= Task to complete =
Each line below from the one containing "wire [31:0] maj" through the one containing "if (rst) begin" should be output exactly as it stands, and no other line should appear.

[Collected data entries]
This design comes from an exercise in tuning for small area, a short achievable clock period and few clock cycles per item on the open sky130 flow, not from production work.
Only simulation tests tie the RTL to the original design; equivalence was not proved.
Power is estimated from default activity; no workload was simulated.

<file path="config.mk">
export PLATFORM = sky130hd
export DESIGN_NAME = sha256_core
export DESIGN_NICKNAME = sha256_core
export VERILOG_FILES = /design/flow/design.v
export SDC_FILE = /design/flow/constraint.sdc
export NUM_CORES = 4
export LEC_CHECK = 0
export CAP_MARGIN = 20
export CORE_MARGIN = 2
export CORE_UTILIZATION = 40
export PLACE_DENSITY = 0.6
export SLEW_MARGIN = 20
</file>
<file path="constraint.sdc">
create_clock -name core_clock -period 10.0 [get_ports {clk}]
set_input_delay 2.0000 -clock core_clock [delete_from_list [all_inputs] [get_ports {clk}]]
set_output_delay 2.0000 -clock core_clock [all_outputs]
set_load 0.01 [all_outputs]
</file>
<file path="design.v">
module sha256_core (
    input  wire         clk,
    input  wire         rst,         
    input  wire         in_valid,
    output wire         in_ready,
    input  wire [31:0]  in_data,     
    input  wire         in_first,    
    input  wire         in_last,     
    output wire         out_valid,
    input  wire         out_ready,
    output wire [255:0] out_digest   
);
    localparam [1:0] S_LOAD  = 2'd0,
                     S_ROUND = 2'd1,
                     S_ADD   = 2'd2,
                     S_OUT   = 2'd3;
    reg [1:0]  state;
    reg [3:0]  widx;             
    reg [5:0]  rnd;              
    reg        blk_first, blk_last;
    reg [31:0] w [0:15];         
    reg [31:0] a, b, c, d, e, f, g, h;
    reg [31:0] H0, H1, H2, H3, H4, H5, H6, H7;
    reg [31:0] kt;
    always @(*) begin
        case (rnd)
            6'd0:  kt = 32'h428a2f98; 6'd1:  kt = 32'h71374491;
            6'd2:  kt = 32'hb5c0fbcf; 6'd3:  kt = 32'he9b5dba5;
            6'd4:  kt = 32'h3956c25b; 6'd5:  kt = 32'h59f111f1;
            6'd6:  kt = 32'h923f82a4; 6'd7:  kt = 32'hab1c5ed5;
            6'd8:  kt = 32'hd807aa98; 6'd9:  kt = 32'h12835b01;
            6'd10: kt = 32'h243185be; 6'd11: kt = 32'h550c7dc3;
            6'd12: kt = 32'h72be5d74; 6'd13: kt = 32'h80deb1fe;
            6'd14: kt = 32'h9bdc06a7; 6'd15: kt = 32'hc19bf174;
            6'd16: kt = 32'he49b69c1; 6'd17: kt = 32'hefbe4786;
            6'd18: kt = 32'h0fc19dc6; 6'd19: kt = 32'h240ca1cc;
            6'd20: kt = 32'h2de92c6f; 6'd21: kt = 32'h4a7484aa;
            6'd22: kt = 32'h5cb0a9dc; 6'd23: kt = 32'h76f988da;
            6'd24: kt = 32'h983e5152; 6'd25: kt = 32'ha831c66d;
            6'd26: kt = 32'hb00327c8; 6'd27: kt = 32'hbf597fc7;
            6'd28: kt = 32'hc6e00bf3; 6'd29: kt = 32'hd5a79147;
            6'd30: kt = 32'h06ca6351; 6'd31: kt = 32'h14292967;
            6'd32: kt = 32'h27b70a85; 6'd33: kt = 32'h2e1b2138;
            6'd34: kt = 32'h4d2c6dfc; 6'd35: kt = 32'h53380d13;
            6'd36: kt = 32'h650a7354; 6'd37: kt = 32'h766a0abb;
            6'd38: kt = 32'h81c2c92e; 6'd39: kt = 32'h92722c85;
            6'd40: kt = 32'ha2bfe8a1; 6'd41: kt = 32'ha81a664b;
            6'd42: kt = 32'hc24b8b70; 6'd43: kt = 32'hc76c51a3;
            6'd44: kt = 32'hd192e819; 6'd45: kt = 32'hd6990624;
            6'd46: kt = 32'hf40e3585; 6'd47: kt = 32'h106aa070;
            6'd48: kt = 32'h19a4c116; 6'd49: kt = 32'h1e376c08;
            6'd50: kt = 32'h2748774c; 6'd51: kt = 32'h34b0bcb5;
            6'd52: kt = 32'h391c0cb3; 6'd53: kt = 32'h4ed8aa4a;
            6'd54: kt = 32'h5b9cca4f; 6'd55: kt = 32'h682e6ff3;
            6'd56: kt = 32'h748f82ee; 6'd57: kt = 32'h78a5636f;
            6'd58: kt = 32'h84c87814; 6'd59: kt = 32'h8cc70208;
            6'd60: kt = 32'h90befffa; 6'd61: kt = 32'ha4506ceb;
            6'd62: kt = 32'hbef9a3f7; default: kt = 32'hc67178f2;
        endcase
    end
    wire        use_iv = blk_first;
    wire [31:0] iv0 = use_iv ? 32'h6a09e667 : H0;
    wire [31:0] iv1 = use_iv ? 32'hbb67ae85 : H1;
    wire [31:0] iv2 = use_iv ? 32'h3c6ef372 : H2;
    wire [31:0] iv3 = use_iv ? 32'ha54ff53a : H3;
    wire [31:0] iv4 = use_iv ? 32'h510e527f : H4;
    wire [31:0] iv5 = use_iv ? 32'h9b05688c : H5;
    wire [31:0] iv6 = use_iv ? 32'h1f83d9ab : H6;
    wire [31:0] iv7 = use_iv ? 32'h5be0cd19 : H7;
    wire [31:0] S1  = {e[5:0], e[31:6]} ^ {e[10:0], e[31:11]} ^ {e[24:0], e[31:25]};
    wire [31:0] ch  = (e & f) ^ (~e & g);
    wire [31:0] t1  = h + S1 + ch + kt + w[0];
    wire [31:0] S0  = {a[1:0], a[31:2]} ^ {a[12:0], a[31:13]} ^ {a[21:0], a[31:22]};
    wire [31:0] maj = (a & b) ^ (a & c) ^ (b & c);
    wire [31:0] t2  = S0 + maj;
    wire [31:0] s0  = {w[1][6:0], w[1][31:7]} ^ {w[1][17:0], w[1][31:18]} ^ (w[1] >> 3);
    wire [31:0] s1  = {w[14][16:0], w[14][31:17]} ^ {w[14][18:0], w[14][31:19]} ^ (w[14] >> 10);
    wire [31:0] w_new = s1 + w[9] + s0 + w[0];
    assign in_ready   = (state == S_LOAD);
    assign out_valid  = (state == S_OUT);
    assign out_digest = {H0, H1, H2, H3, H4, H5, H6, H7};
    integer i;
    always @(posedge clk) begin
        if (rst) begin
            state <= S_LOAD;
            widx  <= 4'd0;
        end else begin
            case (state)
                S_LOAD: begin
                    if (in_valid) begin
                        for (i = 0; i < 15; i = i + 1)
                            w[i] <= w[i + 1];
                        w[15] <= in_data;
                        if (widx == 4'd0) begin
                            blk_first <= in_first;
                            blk_last  <= in_last;
                        end
                        widx <= widx + 4'd1;
                        if (widx == 4'd15) begin
                            state <= S_ROUND;
                            rnd   <= 6'd0;
                            a <= iv0; b <= iv1; c <= iv2; d <= iv3;
                            e <= iv4; f <= iv5; g <= iv6; h <= iv7;
                        end
                    end
                end
                S_ROUND: begin
                    h <= g;
                    g <= f;
                    f <= e;
                    e <= d + t1;
                    d <= c;
                    c <= b;
                    b <= a;
                    a <= t1 + t2;
                    for (i = 0; i < 15; i = i + 1)
                        w[i] <= w[i + 1];
                    w[15] <= w_new;
                    rnd <= rnd + 6'd1;
                    if (rnd == 6'd63)
                        state <= S_ADD;
                end
                S_ADD: begin
                    H0 <= iv0 + a;
                    H1 <= iv1 + b;
                    H2 <= iv2 + c;
                    H3 <= iv3 + d;
                    H4 <= iv4 + e;
                    H5 <= iv5 + f;
                    H6 <= iv6 + g;
                    H7 <= iv7 + h;
                    state <= blk_last ? S_OUT : S_LOAD;
                end
                S_OUT: begin
                    if (out_ready)
                        state <= S_LOAD;
                end
            endcase
        end
    end
endmodule
</file>
<file path="run.sh">
#!/bin/bash
# synth_recipe.tcl (not shown) runs the flow's synth.tcl, then flattens the netlist and writes it again
# the make line also repeats each setting of config.mk as NAME=value (left out here)
make -C /OpenROAD-flow-scripts/flow DESIGN_CONFIG=/design/flow/config.mk WORK_HOME=/design/flow/orfs CLKGATE_MAP_FILE= SYNTH_SCRIPT=/design/flow/synth_recipe.tcl finish
</file>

= Task result =
    wire [31:0] maj = (a & b) ^ (a & c) ^ (b & c);
    wire [31:0] t2  = S0 + maj;
    wire [31:0] s0  = {w[1][6:0], w[1][31:7]} ^ {w[1][17:0], w[1][31:18]} ^ (w[1] >> 3);
    wire [31:0] s1  = {w[14][16:0], w[14][31:17]} ^ {w[14][18:0], w[14][31:19]} ^ (w[14] >> 10);
    wire [31:0] w_new = s1 + w[9] + s0 + w[0];
    assign in_ready   = (state == S_LOAD);
    assign out_valid  = (state == S_OUT);
    assign out_digest = {H0, H1, H2, H3, H4, H5, H6, H7};
    integer i;
    always @(posedge clk) begin
        if (rst) begin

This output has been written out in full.